Often, when one partner begins therapy and experiences growth, the other becomes more open to participating. Whether you come alone or eventually as a couple, sex therapy can help you take meaningful steps toward a healthier, more satisfying sex life.
What kinds of sexual problems or concerns does sex therapy address?
Sex therapy can help with a wide range of sexual and intimacy challenges for both individuals and couples. Common reasons people seek sex therapy include:
Low or mismatched desire – when one partner wants sex more or less than the other
Arousal or erection difficulties – including performance anxiety or trouble maintaining arousal
Orgasm concerns – difficulty reaching orgasm, delayed orgasm, or anorgasmia
Pain during sex – such as vaginismus, dyspareunia, or discomfort with penetration
Sexual shame, guilt, or anxiety – often connected to upbringing, trauma, or cultural beliefs
Communication challenges – difficulty expressing needs, wants, or fantasies
Rebuilding intimacy – after infidelity, childbirth, medical issues, or long-term disconnection
Exploring identity and orientation – understanding yourself, your desires, or your preferences
Sex therapy is not limited to “fixing problems”—it’s also about enhancing pleasure, confidence, and connection. Whether you’re facing a specific concern or simply want to deepen intimacy, therapy provides tools and strategies to help you create a more fulfilling sex life.

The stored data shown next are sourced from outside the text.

--- config.mk ---
export PLATFORM = sky130hd
export DESIGN_NAME = atmc_angle
export DESIGN_NICKNAME = d
export VERILOG_FILES = /design/src/atmc_pkg.sv /design/src/atmc_angle.sv
export SDC_FILE = /design/constraint.sdc
export NUM_CORES = 2
export LEC_CHECK = 0
export ABC_AREA = 1
export BUFFER_PORTS_ARGS = -buffer_cell sky130_fd_sc_hd__buf_2
export CAP_MARGIN = 20
export CORE_MARGIN = 3
export CORE_UTILIZATION = 45
export DETAILED_ROUTE_END_ITERATION = 10
export GPL_TIMING_DRIVEN = 0
export MAX_ROUTING_LAYER = met4
export PLACE_DENSITY = 0.62
export SLEW_MARGIN = 20
export SYNTH_ARGS = -nofsm -noshare
export SYNTH_HDL_FRONTEND = slang
export SYNTH_SLANG_ARGS = --single-unit
--- constraint.sdc ---
create_clock -name aclk -period 20.1 [get_ports aclk]
set_input_delay 2.01 -clock aclk [delete_from_list [all_inputs] [get_ports aclk]]
set_output_delay 2.01 -clock aclk [all_outputs]
set_load 0.03 [all_outputs]
===== config.mk =====
export PLATFORM = sky130hd
export DESIGN_NAME = atmc_front
export DESIGN_NICKNAME = d
export VERILOG_FILES = /design/src/atmc_pkg.sv /design/src/atmc_front.sv
export SDC_FILE = /design/constraint.sdc
export NUM_CORES = 1
export LEC_CHECK = 0
export BUFFER_PORTS_ARGS = -buffer_cell sky130_fd_sc_hd__buf_2
export CAP_MARGIN = 20
export CORE_MARGIN = 10
export CORE_UTILIZATION = 55
export CTS_BUF_LIST = sky130_fd_sc_hd__clkbuf_8
export CTS_CLUSTER_SIZE = 20
export DETAILED_ROUTE_END_ITERATION = 12
export PLACE_DENSITY = 0.82
export SLEW_MARGIN = 0
export SYNTH_ARGS = -nofsm -noshare
export SYNTH_HDL_FRONTEND = slang
export SYNTH_SLANG_ARGS = --single-unit

===== constraint.sdc =====
create_clock -name aclk -period 4.3 [get_ports aclk]
set_input_delay 0.215 -clock aclk [delete_from_list [all_inputs] [get_ports aclk]]
set_output_delay 0.215 -clock aclk [all_outputs]
set_load 0.1 [all_outputs]

===== src/atmc_pkg.sv =====
// shared types, constants and tables for the accelerometer tilt calibrator
`timescale 1ns / 1ps
`default_nettype none
package atmc_pkg;

    localparam int SAMPLES_DEF    = 99;
    localparam int ACCEL_BITS_DEF = 16;
    localparam int FRAC_BITS      = 8;
    localparam int CW             = 36;   // cordic x/y width
    localparam int AW             = 38;   // angle width, 2^-32 rad units

    localparam logic signed [AW-1:0] PI_Q = AW'(64'sd13493037705);

    typedef enum logic [1:0] {
        K_STORE,
        K_CALIB,
        K_HOLD
    } item_kind_t;

    typedef enum logic [1:0] {
        PH_ROLL,
        PH_PITCH,
        PH_YAW
    } ang_phase_t;

    typedef enum logic [3:0] {
        A_IDLE,
        A_SQA,
        A_SQB,
        A_SQRT,
        A_CSET,
        A_CORDIC,
        A_SCALE,
        A_ROUND,
        A_FIN
    } ang_state_t;

    typedef enum logic [2:0] {
        M_IDLE,
        M_RDC,
        M_LDC,
        M_SWEEP,
        M_TAIL,
        M_EVAL,
        M_AVG,
        M_FIN
    } med_state_t;

    typedef enum logic [1:0] {
        B_IDLE,
        B_ANGLE,
        B_MEDIAN,
        B_OUT
    } back_state_t;

    typedef struct packed {
        logic signed [9:0] roll;
        logic signed [9:0] pitch;
        logic signed [9:0] yaw;
    } angle_set_t;

    typedef struct packed {
        logic start;
        logic wr_en;
    } med_ctrl_t;

    // atan(2^-i) scaled by 2^32
    function automatic logic signed [AW-1:0] atan_step(input logic [4:0] i);
        logic signed [AW-1:0] r;
        case (i)
            5'd0:    r = AW'(64'sd3373259426);
            5'd1:    r = AW'(64'sd1991351318);
            5'd2:    r = AW'(64'sd1052175346);
            5'd3:    r = AW'(64'sd534100635);
            5'd4:    r = AW'(64'sd268086748);
            5'd5:    r = AW'(64'sd134174063);
            5'd6:    r = AW'(64'sd67103403);
            5'd7:    r = AW'(64'sd33553749);
            5'd8:    r = AW'(64'sd16777131);
            5'd9:    r = AW'(64'sd8388597);
            5'd10:   r = AW'(64'sd4194303);
            default: r = AW'(1) <<< (6'd32 - {1'b0, i});
        endcase
        return r;
    endfunction

endpackage
`default_nettype wire


===== src/atmc_front.sv =====
// front end: accepts samples, classifies them and queues them for the back end
`timescale 1ns / 1ps
`default_nettype none
module atmc_front #(
    parameter int ACCEL_BITS = atmc_pkg::ACCEL_BITS_DEF,
    parameter int SAMPLES    = atmc_pkg::SAMPLES_DEF
) (
    input  logic                          aclk,
    input  logic                          aresetn,
    input  logic                          s_valid,
    output logic                          s_ready,
    input  logic [3*ACCEL_BITS-1:0]       s_xyz,
    output logic                          q_valid,
    input  logic                          q_pop,
    output atmc_pkg::item_kind_t          q_kind,
    output logic [3*ACCEL_BITS-1:0]       q_xyz
);
    import atmc_pkg::*;

    localparam int CNT_W = $clog2(SAMPLES + 1);

    logic [CNT_W-1:0]        cnt_reg, cnt_next;
    logic                    done_reg, done_next;
    logic [1:0]              fill_reg, fill_next;
    logic                    wp_reg, rp_reg;
    item_kind_t              kind_q [2];
    logic [3*ACCEL_BITS-1:0] data_q [2];
    item_kind_t              in_kind;
    logic                    push;

    assign s_ready = (fill_reg != 2'd2);
    assign push    = s_valid && s_ready;
    assign q_valid = (fill_reg != 2'd0);
    assign q_kind  = kind_q[rp_reg];
    assign q_xyz   = data_q[rp_reg];

    always_comb begin
        if (done_reg) begin
            in_kind = K_HOLD;
        end else if (cnt_reg < CNT_W'(SAMPLES)) begin
            in_kind = K_STORE;
        end else begin
            in_kind = K_CALIB;
        end
    end

    always_comb begin
        cnt_next  = cnt_reg;
        done_next = done_reg;
        if (push && in_kind == K_STORE) begin
            cnt_next = cnt_reg + 1'b1;
        end
        if (push && in_kind == K_CALIB) begin
            done_next = 1'b1;
        end
        fill_next = fill_reg + {1'b0, push} - {1'b0, q_pop && q_valid};
    end

    always_ff @(posedge aclk) begin
        if (!aresetn) begin
            cnt_reg  <= '0;
            done_reg <= 1'b0;
            fill_reg <= 2'd0;
            wp_reg   <= 1'b0;
            rp_reg   <= 1'b0;
        end else begin
            cnt_reg  <= cnt_next;
            done_reg <= done_next;
            fill_reg <= fill_next;
            if (push) begin
                wp_reg <= ~wp_reg;
            end
            if (q_pop && q_valid) begin
                rp_reg <= ~rp_reg;
            end
        end
    end

    always_ff @(posedge aclk) begin
        if (push) begin
            kind_q[wp_reg] <= in_kind;
            data_q[wp_reg] <= s_xyz;
        end
    end

endmodule
`default_nettype wire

If I have a medical condition that impact my sexual functioning or sexual desire and arousal, should I see a medical doctor first or a sex therapist?
This is a very complicated question! Medical professionals are not taught about sexual pleasure, sexual arousal or sexual desire. It’s not even required for most medical students to take more than one sexual education class in all of their years in medical school. As a medically informed sex therapist, I think it’s imperative that I work in tandem with my patient’s medical providers to ensure well-rounded sex therapy and sexual health support.
You shouldn’t need to see a sex therapist as a last ditch effort to deal with what medical doctors can’t or have not addressed. If all professionals work together, it may be a bit tiring as far as treatment is concerned, but is likely to be most effective.